Data Proves Women Leaders Dominate This STEM Profession

Women dominate the profession of data analytics, a standout accomplishment for all women in STEM.

Women dominate the profession of data analytics, a standout accomplishment for all women in STEM.

Do you know which major STEM field boasts as many women in the profession as men? Where almost half the college degrees – even at the PhD level – are granted to women? Where women have a significant presence in the most influential circles of the profession?

Analytics, the family of data analysis professions such as statisticians and data miners, includes plenty of women. In fact, more women are statisticians than men, and that has been the case for many years. You can’t say that of engineering or physics, and you certainly can’t say that about computer science, the one major STEM area that has actually shown a long-term decline in female participation and a significant decline at that.

More women are statisticians than men, and that has been the case for many years.

There’s so much attention paid to the participation of women in science, technology, engineering and mathematics that you’d think this would be front page news, but most haven’t even noticed.
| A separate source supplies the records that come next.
===== src/source/wc_pkg.sv =====
// shared types for the two-CPU memory subsystem; windows are 2 KiB and keyed on addr[15:11]
package wc_pkg;

    // which window a CPU access falls in
    typedef enum logic [2:0] {
        REG_NONE   = 3'd0,
        REG_WORK   = 3'd1,
        REG_FIX    = 3'd2,
        REG_PAL    = 3'd3,
        REG_OBJ    = 3'd4,
        REG_VRAM   = 3'd5,
        REG_SCROLL = 3'd6
    } region_e;

    // port that owns the shared bus this cycle
    typedef enum logic {
        OWN_MAIN = 1'b0,
        OWN_SUB  = 1'b1
    } owner_e;

    // raw CPU request, held as a level while the wait line is high
    typedef struct packed {
        logic        cs;
        logic        wr_n;
        logic [15:0] addr;
        logic [7:0]  dout;
    } cpu_bus_t;

    // decoded access
    // is_local marks accesses that complete without the shared bus
    typedef struct packed {
        logic        valid;
        logic        is_local;
        region_e     region;
        logic [10:0] offset;
        logic        we;
        logic [7:0]  wdata;
    } access_t;

    // access granted to the shared RAM, tagged with its owner
    typedef struct packed {
        owner_e  owner;
        access_t acc;
    } shared_req_t;

    // window bases, only bits 7:3 are compared against addr[15:11]
    localparam logic [7:0] WIN_WORK   = 8'hC8;
    localparam logic [7:0] WIN_FIX    = 8'hD0;
    localparam logic [7:0] WIN_PAL    = 8'hD8;
    localparam logic [7:0] WIN_OBJ    = 8'hE0;
    localparam logic [7:0] WIN_VRAM   = 8'hE8;
    localparam logic [7:0] WIN_SCROLL = 8'hF0;

    // unmapped reads float high
    localparam logic [7:0] OPEN_BUS = 8'hFF;

endpackage
--- config.mk ---
export PLATFORM = sky130hd
export DESIGN_NAME = wc_region_decode
export DESIGN_NICKNAME = d
export VERILOG_FILES = /design/src/source/wc_pkg.sv /design/src/source/wc_region_decode.sv
export SDC_FILE = /design/constraint.sdc
export NUM_CORES = 1
export LEC_CHECK = 0
export BUFFER_PORTS_ARGS = -buffer_cell sky130_fd_sc_hd__buf_2
export CELL_PAD_IN_SITES_DETAIL_PLACEMENT = 1
export CELL_PAD_IN_SITES_GLOBAL_PLACEMENT = 1
export CORE_MARGIN = 1.5
export CORE_UTILIZATION = 10
export DETAILED_ROUTE_END_ITERATION = 8
export PLACE_DENSITY = 0.79
export SETUP_SLACK_MARGIN = 0.5
export SYNTH_ARGS = -nofsm -noshare
export SYNTH_HDL_FRONTEND = slang
export SYNTH_SLANG_ARGS = --single-unit
--- constraint.sdc ---
create_clock -name vclk -period 0.8
set_input_delay 0.08 -clock vclk [all_inputs]
set_output_delay 0.08 -clock vclk [all_outputs]
set_load 0.02 [all_outputs]
File: src/source/wc_pkg.sv
// shared types for the two-CPU memory subsystem; windows are 2 KiB and keyed on addr[15:11]
package wc_pkg;

    // which window a CPU access falls in
    typedef enum logic [2:0] {
        REG_NONE   = 3'd0,
        REG_WORK   = 3'd1,
        REG_FIX    = 3'd2,
        REG_PAL    = 3'd3,
        REG_OBJ    = 3'd4,
        REG_VRAM   = 3'd5,
        REG_SCROLL = 3'd6
    } region_e;

    // port that owns the shared bus this cycle
    typedef enum logic {
        OWN_MAIN = 1'b0,
        OWN_SUB  = 1'b1
    } owner_e;

    // raw CPU request, held as a level while the wait line is high
    typedef struct packed {
        logic        cs;
        logic        wr_n;
        logic [15:0] addr;
        logic [7:0]  dout;
    } cpu_bus_t;

    // decoded access
    // is_local marks accesses that complete without the shared bus
    typedef struct packed {
        logic        valid;
        logic        is_local;
        region_e     region;
        logic [10:0] offset;
        logic        we;
        logic [7:0]  wdata;
    } access_t;

    // access granted to the shared RAM, tagged with its owner
    typedef struct packed {
        owner_e  owner;
        access_t acc;
    } shared_req_t;

    // window bases, only bits 7:3 are compared against addr[15:11]
    localparam logic [7:0] WIN_WORK   = 8'hC8;
    localparam logic [7:0] WIN_FIX    = 8'hD0;
    localparam logic [7:0] WIN_PAL    = 8'hD8;
    localparam logic [7:0] WIN_OBJ    = 8'hE0;
    localparam logic [7:0] WIN_VRAM   = 8'hE8;
    localparam logic [7:0] WIN_SCROLL = 8'hF0;

    // unmapped reads float high
    localparam logic [7:0] OPEN_BUS = 8'hFF;

endpackage
File: src/source/wc_scroll_regs.sv
// main CPU scroll registers at F000-F002, write only; other offsets in the page are ignored
module wc_scroll_regs (
    input  logic            clk,
    input  logic            rst_n,
    input  wc_pkg::access_t acc,
    output logic [8:0]      scrx,
    output logic [7:0]      scry
);
    import wc_pkg::*;

    logic wr;

    // scroll writes never wait, so any local write here is accepted
    assign wr = acc.is_local && acc.we && (acc.region == REG_SCROLL);

    always_ff @(posedge clk or negedge rst_n) begin
        if (!rst_n) begin
            scrx <= '0;
            scry <= '0;
        end else if (wr) begin
            case (acc.offset)
                11'd0: begin
                    scrx[7:0] <= acc.wdata;
                end
                11'd1: begin
                    // only the MSB of the horizontal scroll
                    scrx[8] <= acc.wdata[0];
                end
                11'd2: begin
                    scry <= acc.wdata;
                end
                default: ;
            endcase
        end
    end

endmodule
==> config.mk <==
export PLATFORM = sky130hd
export DESIGN_NAME = sdSpiTop
export DESIGN_NICKNAME = d
export VERILOG_FILES = /design/src/common/sdSpiPkg.sv /design/src/sdSpi/spiShiftEngine.sv /design/src/sdSpi/spiBurstQueue.sv /design/src/sdSpi/sdSpiRegisters.sv /design/src/logic/sdSpiTop.sv
export SDC_FILE = /design/constraint.sdc
export NUM_CORES = 1
export LEC_CHECK = 0
export ABC_AREA = 1
export BUFFER_PORTS_ARGS = -buffer_cell sky130_fd_sc_hd__buf_2
export CAP_MARGIN = 5
export CORE_ASPECT_RATIO = 0.5
export CORE_UTILIZATION = 63
export DETAILED_ROUTE_END_ITERATION = 7
export GPL_TIMING_DRIVEN = 0
export MAX_ROUTING_LAYER = met4
export PLACE_DENSITY = 0.83
export SYNTH_ARGS = -nofsm -noshare
export SYNTH_HDL_FRONTEND = slang
export SYNTH_HIERARCHICAL = 1
export SYNTH_SLANG_ARGS = --single-unit
==> constraint.sdc <==
create_clock -name clock -period 11.65 [get_ports clock]
set_input_delay 1.7475 -clock clock [delete_from_list [all_inputs] [get_ports clock]]
set_output_delay 1.7475 -clock clock [all_outputs]
set_load 0.1 [all_outputs]
==> src/common/sdSpiPkg.sv <==
/*
 * Shared types for the SD card SPI master.
 * Holds the APB request and response structs, the card pin struct, the register
 * offsets, the shift engine phases and the Control register bit positions.
 */

`default_nettype none

package sdSpiPkg;

	// driven by the bus master
	typedef struct packed {
		logic [7:0] paddr;
		logic psel;
		logic penable;
		logic pwrite;
		logic [31:0] pwdata;
	} apbRequest;

	// driven by the slave, pslverr is tied low
	typedef struct packed {
		logic [31:0] prdata;
		logic pready;
		logic pslverr;
	} apbResponse;

	// outputs toward the card
	typedef struct packed {
		logic sclk;
		logic mosi;
		logic csn;
	} spiPins;

	// register byte offsets on the APB side
	typedef enum logic [7:0] {
		Control = 8'h00,
		Data = 8'h04,
		SendLow = 8'h08,
		SendHigh = 8'h0C,
		ReceiveLow = 8'h10,
		ReceiveHigh = 8'h14
	} regOffset;

	// shift engine phases
	// low and high are the two halves of one SCLK period
	typedef enum logic [1:0] {
		Idle,
		Low,
		High
	} engineState;

	// chip select level, written by software
	localparam int CtrlCsn = 0;
	// write starts one byte, read gives busy
	localparam int CtrlStartByte = 1;
	// write starts an eight byte burst
	localparam int CtrlStartBurst = 5;
	// divider sits in bits 31:24
	localparam int CtrlDividerLsb = 24;

endpackage

`default_nettype wire

==> src/sdSpi/spiShiftEngine.sv <==
/*
 * SPI mode 0 shifter for one byte.
 * A startByte pulse runs eight SCLK periods, each half lasting divider + 1
 * clocks. MOSI goes out MSB first, MISO comes back through one sync flop.
 */

`timescale 1ns/1ps
`default_nettype none

module spiShiftEngine (
	input logic clock,
	input logic reset,
	input logic startByte,
	input logic [7:0] txByte,
	input logic [7:0] divider,
	input logic miso,
	output logic sclk,
	output logic mosi,
	output logic [7:0] rxByte,
	output logic busy,
	output logic byteDone
);
	import sdSpiPkg::*;

	engineState state;
	logic [7:0] halfCount;
	logic [2:0] bitCount;
	logic [7:0] txShift;
	logic [7:0] rxShift;
	logic misoSync;
	logic halfDone;
	logic lastBit;
	logic sampleNow;

	// end of the current half period
	assign halfDone = (halfCount == 8'd0);
	assign lastBit = (bitCount == 3'd7);
	// first clock with SCLK high, misoSync already holds the bit
	assign sampleNow = (state == High) && (halfCount == divider);

	assign busy = (state != Idle);
	assign rxByte = rxShift;

	// one flop on the way in from the card
	always_ff @(posedge clock)
	begin
		misoSync <= miso;
	end

	always_ff @(posedge clock)
	begin
		if (reset)
		begin
			state <= Idle;
			halfCount <= 8'd0;
			bitCount <= 3'd0;
			sclk <= 1'b0;
			mosi <= 1'b1;
			byteDone <= 1'b0;
		end
		else
		begin
			byteDone <= 1'b0;
			case (state)
				Idle:
				begin
					if (startByte)
					begin
						// first bit goes out with the first low phase
						state <= Low;
						halfCount <= divider;
						bitCount <= 3'd0;
						mosi <= txByte[7];
					end
				end
				Low:
				begin
					if (halfDone)
					begin
						state <= High;
						halfCount <= divider;
						sclk <= 1'b1;
					end
					else
					begin
						halfCount <= halfCount - 8'd1;
					end
				end
				High:
				begin
					if (halfDone)
					begin
						sclk <= 1'b0;
						halfCount <= divider;
						if (lastBit)
						begin
							// byte complete, line idles high
							state <= Idle;
							mosi <= 1'b1;
							byteDone <= 1'b1;
						end
						else
						begin
							state <= Low;
							bitCount <= bitCount + 3'd1;
							mosi <= txShift[6];
						end
					end
					else
					begin
						halfCount <= halfCount - 8'd1;
					end
				end
				default:
				begin
					state <= Idle;
				end
			endcase
		end
	end

	// data shifters
	always_ff @(posedge clock)
	begin
		if ((state == Idle) && startByte)
		begin
			txShift <= txByte;
		end
		else if ((state == High) && halfDone && !lastBit)
		begin
			txShift <= {txShift[6:0], 1'b0};
		end
		// msb arrives first
		if (sampleNow)
		begin
			rxShift <= {rxShift[6:0], misoSync};
		end
	end

endmodule

`default_nettype wire

==> src/sdSpi/spiBurstQueue.sv <==
/*
 * Eight byte burst sequencer.
 * Loads the 64-bit send word, feeds the engine one byte at a time lowest first
 * and packs the returned bytes so that the first one ends in bits 7:0.
 */

`timescale 1ns/1ps
`default_nettype none

module spiBurstQueue (
	input logic clock,
	input logic reset,
	input logic startBurst,
	input logic [63:0] sendWord,
	input logic byteDone,
	input logic [7:0] rxByte,
	output logic startByte,
	output logic [7:0] txByte,
	output logic burstBusy,
	output logic [63:0] receiveWord
);

	logic [3:0] remaining;
	logic [63:0] sendQueue;
	logic burstByteDone;
	logic moreBytes;

	assign burstBusy = (remaining != 4'd0);
	// single byte exchanges outside a burst are ignored
	assign burstByteDone = byteDone && burstBusy;
	assign moreBytes = (remaining != 4'd1);

	always_ff @(posedge clock)
	begin
		if (reset)
		begin
			remaining <= 4'd0;
			startByte <= 1'b0;
		end
		else
		begin
			startByte <= 1'b0;
			if (startBurst)
			begin
				remaining <= 4'd8;
				startByte <= 1'b1;
			end
			else if (burstByteDone)
			begin
				// next byte one queue cycle after byteDone
				remaining <= remaining - 4'd1;
				startByte <= moreBytes;
			end
		end
	end

	always_ff @(posedge clock)
	begin
		// send side, emptied bytes refill with 0xFF
		if (startBurst)
		begin
			txByte <= sendWord[7:0];
			sendQueue <= {8'hFF, sendWord[63:8]};
		end
		else if (burstByteDone && moreBytes)
		begin
			txByte <= sendQueue[7:0];
			sendQueue <= {8'hFF, sendQueue[63:8]};
		end
		// receive side enters at the top and moves down
		if (burstByteDone)
		begin
			receiveWord <= {rxByte, receiveWord[63:8]};
		end
	end

endmodule

`default_nettype wire

==> src/sdSpi/sdSpiRegisters.sv <==
/*
 * APB slave for the SD SPI master.
 * Holds Control, the pending Data byte and the send word, and starts byte or
 * burst transfers. Writes that would disturb a running transfer wait on pready.
 */

`timescale 1ns/1ps
`default_nettype none

module sdSpiRegisters #(
	parameter logic [7:0] ResetDivider = 8'd3
) (
	input logic clock,
	input logic reset,
	input sdSpiPkg::apbRequest request,
	output sdSpiPkg::apbResponse response,
	input logic busy,
	input logic burstBusy,
	input logic [7:0] rxByte,
	input logic [63:0] receiveWord,
	output logic startByte,
	output logic startBurst,
	output logic [7:0] txByte,
	output logic [63:0] sendWord,
	output logic [7:0] divider,
	output logic csn
);
	import sdSpiPkg::*;

	regOffset offset;
	logic transferBusy;
	logic access;
	logic hold;
	logic ready;
	logic writeDone;
	logic [31:0] readData;

	assign offset = regOffset'(request.paddr);
	assign transferBusy = busy || burstBusy;
	assign access = request.psel && request.penable;

	// read mux and wait-state rules
	always_comb
	begin
		readData = 32'd0;
		hold = 1'b0;
		case (offset)
			Control:
			begin
				readData[CtrlCsn] = csn;
				readData[CtrlStartByte] = transferBusy;
				readData[CtrlDividerLsb +: 8] = divider;
				// reads never wait, writes wait for the shifter
				hold = request.pwrite && transferBusy;
			end
			Data:
			begin
				readData[7:0] = rxByte;
				hold = transferBusy;
			end
			SendLow:
			begin
				readData = sendWord[31:0];
			end
			SendHigh:
			begin
				readData = sendWord[63:32];
			end
			ReceiveLow:
			begin
				readData = receiveWord[31:0];
			end
			ReceiveHigh:
			begin
				readData = receiveWord[63:32];
			end
			default:
			begin
				readData = 32'd0;
			end
		endcase
	end

	// read data only shows on the completing access cycle
	assign ready = access && !hold;
	assign writeDone = ready && request.pwrite;
	assign response = '{
		prdata: (ready ? readData : 32'd0),
		pready: ready,
		pslverr: 1'b0
	};

	// control state and start pulses
	always_ff @(posedge clock)
	begin
		if (reset)
		begin
			csn <= 1'b1;
			divider <= ResetDivider;
			startByte <= 1'b0;
			startBurst <= 1'b0;
		end
		else
		begin
			startByte <= 1'b0;
			startBurst <= 1'b0;
			if (writeDone && (offset == Control))
			begin
				csn <= request.pwdata[CtrlCsn];
				divider <= request.pwdata[CtrlDividerLsb +: 8];
				// byte wins if both start bits are set
				startByte <= request.pwdata[CtrlStartByte];
				startBurst <= request.pwdata[CtrlStartBurst] && !request.pwdata[CtrlStartByte];
			end
		end
	end

	// pending byte and send word
	always_ff @(posedge clock)
	begin
		if (writeDone)
		begin
			case (offset)
				Data:
				begin
					txByte <= request.pwdata[7:0];
				end
				SendLow:
				begin
					sendWord[31:0] <= request.pwdata;
				end
				SendHigh:
				begin
					sendWord[63:32] <= request.pwdata;
				end
				default:
				begin
				end
			endcase
		end
	end

endmodule

`default_nettype wire

==> src/logic/sdSpiTop.sv <==
/*
 * Top level of the SD card SPI master.
 * Connects the APB register block, the burst queue and the shift engine to the
 * bus and to the card pins. ResetDivider sets the SCLK divider after reset.
 */

`timescale 1ns/1ps
`default_nettype none

module sdSpiTop #(
	parameter logic [7:0] ResetDivider = 8'd3
) (
	input logic clock,
	input logic reset,
	input sdSpiPkg::apbRequest request,
	output sdSpiPkg::apbResponse response,
	input logic miso,
	output sdSpiPkg::spiPins pins
);

	logic regStartByte;
	logic [7:0] regTxByte;
	logic queueStartByte;
	logic [7:0] queueTxByte;
	logic engineStart;
	logic [7:0] engineTxByte;
	logic startBurst;
	logic [63:0] sendWord;
	logic [63:0] receiveWord;
	logic [7:0] divider;
	logic [7:0] rxByte;
	logic busy;
	logic burstBusy;
	logic byteDone;
	logic chipSelect;
	logic engineSclk;
	logic engineMosi;

	// the two start sources never fire together
	assign engineStart = regStartByte || queueStartByte;
	assign engineTxByte = queueStartByte ? queueTxByte : regTxByte;

	assign pins = '{sclk: engineSclk, mosi: engineMosi, csn: chipSelect};

	sdSpiRegisters #(
		.ResetDivider(ResetDivider)
	) registers (
		.clock(clock),
		.reset(reset),
		.request(request),
		.response(response),
		.busy(busy),
		.burstBusy(burstBusy),
		.rxByte(rxByte),
		.receiveWord(receiveWord),
		.startByte(regStartByte),
		.startBurst(startBurst),
		.txByte(regTxByte),
		.sendWord(sendWord),
		.divider(divider),
		.csn(chipSelect)
	);

	spiBurstQueue queue (
		.clock(clock),
		.reset(reset),
		.startBurst(startBurst),
		.sendWord(sendWord),
		.byteDone(byteDone),
		.rxByte(rxByte),
		.startByte(queueStartByte),
		.txByte(queueTxByte),
		.burstBusy(burstBusy),
		.receiveWord(receiveWord)
	);

	spiShiftEngine engine (
		.clock(clock),
		.reset(reset),
		.startByte(engineStart),
		.txByte(engineTxByte),
		.divider(divider),
		.miso(miso),
		.sclk(engineSclk),
		.mosi(engineMosi),
		.rxByte(rxByte),
		.busy(busy),
		.byteDone(byteDone)
	);

endmodule

`default_nettype wire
Some are even spreading misinformation – inadvertently, no doubt, yet it’s important to set the record straight. I was disappointed when a professional group invited me to a seminar that promised to cover this topic: “Women in Analytics…a rare specimen – how we can change that.”

Far from rare specimens, women are well represented among analytics professionals. As an analytics professional myself, I’m prepared to back up that claim with data.

Far from rare specimens, women are well represented among analytics professionals.
  • In 2015, the Bureau of Labor Statistics reported that 9 percent of statisticians are women. This is not a new development. Look back 10 or 15 years, and you’ll see that women statisticians outnumbered men then, too.

  • Almost half of degrees in math and statistics are earned by women. Women have earned more than 40 percent of math and statistics bachelor’s degrees throughout the past 4 decades. In 2014, 43% of those degrees went to women, as did about the same proportion of master’s and doctoral degrees.

  • Actuaries, the most heavily controlled and perhaps best compensated of the analytics professions, are 30 percent female. (Actuaries in the United States, 2007.) What’s more, the proportion of women actuaries is growing. Roughly 40 percent of actuarial bachelor’s degrees are now awarded to women, and in some recent years, women have earned more actuarial master’s degrees than men.

  • About one in three members of the American Statistical Association are women. Women are well-represented on the board, and the current president is a woman, Jessica Utts, Chair of the University of California Irvine Department of Statistics.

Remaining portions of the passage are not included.